◆ Extracted material
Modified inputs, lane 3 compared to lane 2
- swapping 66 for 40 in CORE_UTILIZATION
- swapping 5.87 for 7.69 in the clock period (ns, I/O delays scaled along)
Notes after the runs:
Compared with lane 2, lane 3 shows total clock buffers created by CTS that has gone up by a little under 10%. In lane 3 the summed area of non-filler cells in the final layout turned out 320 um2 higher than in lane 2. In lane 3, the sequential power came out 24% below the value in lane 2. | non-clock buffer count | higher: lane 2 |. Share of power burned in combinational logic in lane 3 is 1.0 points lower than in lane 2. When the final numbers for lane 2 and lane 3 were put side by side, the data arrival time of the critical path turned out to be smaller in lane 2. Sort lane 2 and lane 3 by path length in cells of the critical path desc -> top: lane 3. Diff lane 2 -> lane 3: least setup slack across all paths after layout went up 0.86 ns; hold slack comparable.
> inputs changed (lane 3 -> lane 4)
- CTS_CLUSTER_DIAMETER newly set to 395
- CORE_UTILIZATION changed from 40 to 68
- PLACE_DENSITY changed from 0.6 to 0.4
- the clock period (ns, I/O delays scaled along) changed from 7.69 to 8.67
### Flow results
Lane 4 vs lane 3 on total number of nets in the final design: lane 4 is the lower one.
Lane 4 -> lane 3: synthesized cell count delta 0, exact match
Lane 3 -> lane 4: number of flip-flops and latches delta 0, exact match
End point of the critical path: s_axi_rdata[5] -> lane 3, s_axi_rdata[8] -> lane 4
==> run a: inputs <==
// bicubic
module bicubic(clk, rst, act, in, out_0, out_1, out_2, out_3);
Settings: LEC_CHECK=0, CAP_MARGIN=20, CELL_PAD_IN_SITES_DETAIL_PLACEMENT=2, CELL_PAD_IN_SITES_GLOBAL_PLACEMENT=1, CORE_MARGIN=2, CORE_UTILIZATION=43, CTS_CLUSTER_DIAMETER=175, CTS_CLUSTER_SIZE=19, GPL_ROUTABILITY_DRIVEN=0, GPL_TIMING_DRIVEN=0, HOLD_SLACK_MARGIN=0.07, SLEW_MARGIN=20; clock period 8.31 ns.
run.sh (not shown) runs the stock make flow with config.mk's settings and CLKGATE_MAP_FILE=.
==> run b: changes against run a <==
- ABC_AREA: unset -> 1
- CAP_MARGIN: 20 -> 5
- CELL_PAD_IN_SITES_DETAIL_PLACEMENT: 2 -> unset
- CELL_PAD_IN_SITES_GLOBAL_PLACEMENT: 1 -> unset
- CORE_UTILIZATION: 43 -> 72
- CTS_CLUSTER_DIAMETER: 175 -> 201
- CTS_CLUSTER_SIZE: 19 -> 72
- GPL_ROUTABILITY_DRIVEN: 0 -> unset
- GPL_TIMING_DRIVEN: 0 -> unset
- HOLD_SLACK_MARGIN: 0.07 -> unset
- SETUP_SLACK_MARGIN: unset -> 1.29
==> flow/constraint.sdc (replaced) <==
create_clock -name core_clock -period 4.39 [get_ports {clk}]
set_input_delay 0.8780 -clock core_clock [delete_from_list [all_inputs] [get_ports {clk}]]
set_output_delay 0.8780 -clock core_clock [all_outputs]
set_load 0.01 [all_outputs]
==> run c: changes against run a <==
- CAP_MARGIN: 20 -> 10
- CELL_PAD_IN_SITES_DETAIL_PLACEMENT: 2 -> unset
- CELL_PAD_IN_SITES_GLOBAL_PLACEMENT: 1 -> unset
- CORE_UTILIZATION: 43 -> 72
- CTS_CLUSTER_DIAMETER: 175 -> unset
- CTS_CLUSTER_SIZE: 19 -> unset
- GPL_ROUTABILITY_DRIVEN: 0 -> unset
- GPL_TIMING_DRIVEN: 0 -> unset
- HOLD_SLACK_MARGIN: 0.07 -> unset
==> flow/constraint.sdc (replaced) <==
create_clock -name core_clock -period 5.31 [get_ports {clk}]
set_input_delay 1.0620 -clock core_clock [delete_from_list [all_inputs] [get_ports {clk}]]
set_output_delay 1.0620 -clock core_clock [all_outputs]
set_load 0.01 [all_outputs]
==> results.txt <==
Implementation results

The total area of multi-input combinational cells is 25800 sq um. The post-place setup slack is -2.68 ns.

The run finished with no timing, DRC or antenna violations. The final design area excluding fillers is 55000 sq um. The peak clock frequency supported by timing is 126 MHz.

Following the worst setup path forward leads to its endpoint at y3.temp_2[21]. The combinational fraction of the cell area is 47.0%. The yosys stat chip area is 50400 sq um. The violation count after the first detailed-routing iteration is 2545. The OpenROAD warning count is 58.

The least setup slack across all paths after layout is 0.381 ns.
[end of results for run a]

◆ What to do
Your job here is to copy the entries above exactly.

◆ Exercise response
Modified inputs, lane 3 compared to lane 2
- swapping 66 for 40 in CORE_UTILIZATION
- swapping 5.87 for 7.69 in the clock period (ns, I/O delays scaled along)
Notes after the runs:
Compared with lane 2, lane 3 shows total clock buffers created by CTS that has gone up by a little under 10%. In lane 3 the summed area of non-filler cells in the final layout turned out 320 um2 higher than in lane 2. In lane 3, the sequential power came out 24% below the value in lane 2. | non-clock buffer count | higher: lane 2 |. Share of power burned in combinational logic in lane 3 is 1.0 points lower than in lane 2. When the final numbers for lane 2 and lane 3 were put side by side, the data arrival time of the critical path turned out to be smaller in lane 2. Sort lane 2 and lane 3 by path length in cells of the critical path desc -> top: lane 3. Diff lane 2 -> lane 3: least setup slack across all paths after layout went up 0.86 ns; hold slack comparable.
> inputs changed (lane 3 -> lane 4)
- CTS_CLUSTER_DIAMETER newly set to 395
- CORE_UTILIZATION changed from 40 to 68
- PLACE_DENSITY changed from 0.6 to 0.4
- the clock period (ns, I/O delays scaled along) changed from 7.69 to 8.67
### Flow results
Lane 4 vs lane 3 on total number of nets in the final design: lane 4 is the lower one.
Lane 4 -> lane 3: synthesized cell count delta 0, exact match
Lane 3 -> lane 4: number of flip-flops and latches delta 0, exact match
End point of the critical path: s_axi_rdata[5] -> lane 3, s_axi_rdata[8] -> lane 4
==> run a: inputs <==
// bicubic
module bicubic(clk, rst, act, in, out_0, out_1, out_2, out_3);
Settings: LEC_CHECK=0, CAP_MARGIN=20, CELL_PAD_IN_SITES_DETAIL_PLACEMENT=2, CELL_PAD_IN_SITES_GLOBAL_PLACEMENT=1, CORE_MARGIN=2, CORE_UTILIZATION=43, CTS_CLUSTER_DIAMETER=175, CTS_CLUSTER_SIZE=19, GPL_ROUTABILITY_DRIVEN=0, GPL_TIMING_DRIVEN=0, HOLD_SLACK_MARGIN=0.07, SLEW_MARGIN=20; clock period 8.31 ns.
run.sh (not shown) runs the stock make flow with config.mk's settings and CLKGATE_MAP_FILE=.
==> run b: changes against run a <==
- ABC_AREA: unset -> 1
- CAP_MARGIN: 20 -> 5
- CELL_PAD_IN_SITES_DETAIL_PLACEMENT: 2 -> unset
- CELL_PAD_IN_SITES_GLOBAL_PLACEMENT: 1 -> unset
- CORE_UTILIZATION: 43 -> 72
- CTS_CLUSTER_DIAMETER: 175 -> 201
- CTS_CLUSTER_SIZE: 19 -> 72
- GPL_ROUTABILITY_DRIVEN: 0 -> unset
- GPL_TIMING_DRIVEN: 0 -> unset
- HOLD_SLACK_MARGIN: 0.07 -> unset
- SETUP_SLACK_MARGIN: unset -> 1.29
==> flow/constraint.sdc (replaced) <==
create_clock -name core_clock -period 4.39 [get_ports {clk}]
set_input_delay 0.8780 -clock core_clock [delete_from_list [all_inputs] [get_ports {clk}]]
set_output_delay 0.8780 -clock core_clock [all_outputs]
set_load 0.01 [all_outputs]
==> run c: changes against run a <==
- CAP_MARGIN: 20 -> 10
- CELL_PAD_IN_SITES_DETAIL_PLACEMENT: 2 -> unset
- CELL_PAD_IN_SITES_GLOBAL_PLACEMENT: 1 -> unset
- CORE_UTILIZATION: 43 -> 72
- CTS_CLUSTER_DIAMETER: 175 -> unset
- CTS_CLUSTER_SIZE: 19 -> unset
- GPL_ROUTABILITY_DRIVEN: 0 -> unset
- GPL_TIMING_DRIVEN: 0 -> unset
- HOLD_SLACK_MARGIN: 0.07 -> unset
==> flow/constraint.sdc (replaced) <==
create_clock -name core_clock -period 5.31 [get_ports {clk}]
set_input_delay 1.0620 -clock core_clock [delete_from_list [all_inputs] [get_ports {clk}]]
set_output_delay 1.0620 -clock core_clock [all_outputs]
set_load 0.01 [all_outputs]
==> results.txt <==
Implementation results

The total area of multi-input combinational cells is 25800 sq um. The post-place setup slack is -2.68 ns.

The run finished with no timing, DRC or antenna violations. The final design area excluding fillers is 55000 sq um. The peak clock frequency supported by timing is 126 MHz.

Following the worst setup path forward leads to its endpoint at y3.temp_2[21]. The combinational fraction of the cell area is 47.0%. The yosys stat chip area is 50400 sq um. The violation count after the first detailed-routing iteration is 2545. The OpenROAD warning count is 58.

The least setup slack across all paths after layout is 0.381 ns.
[end of results for run a]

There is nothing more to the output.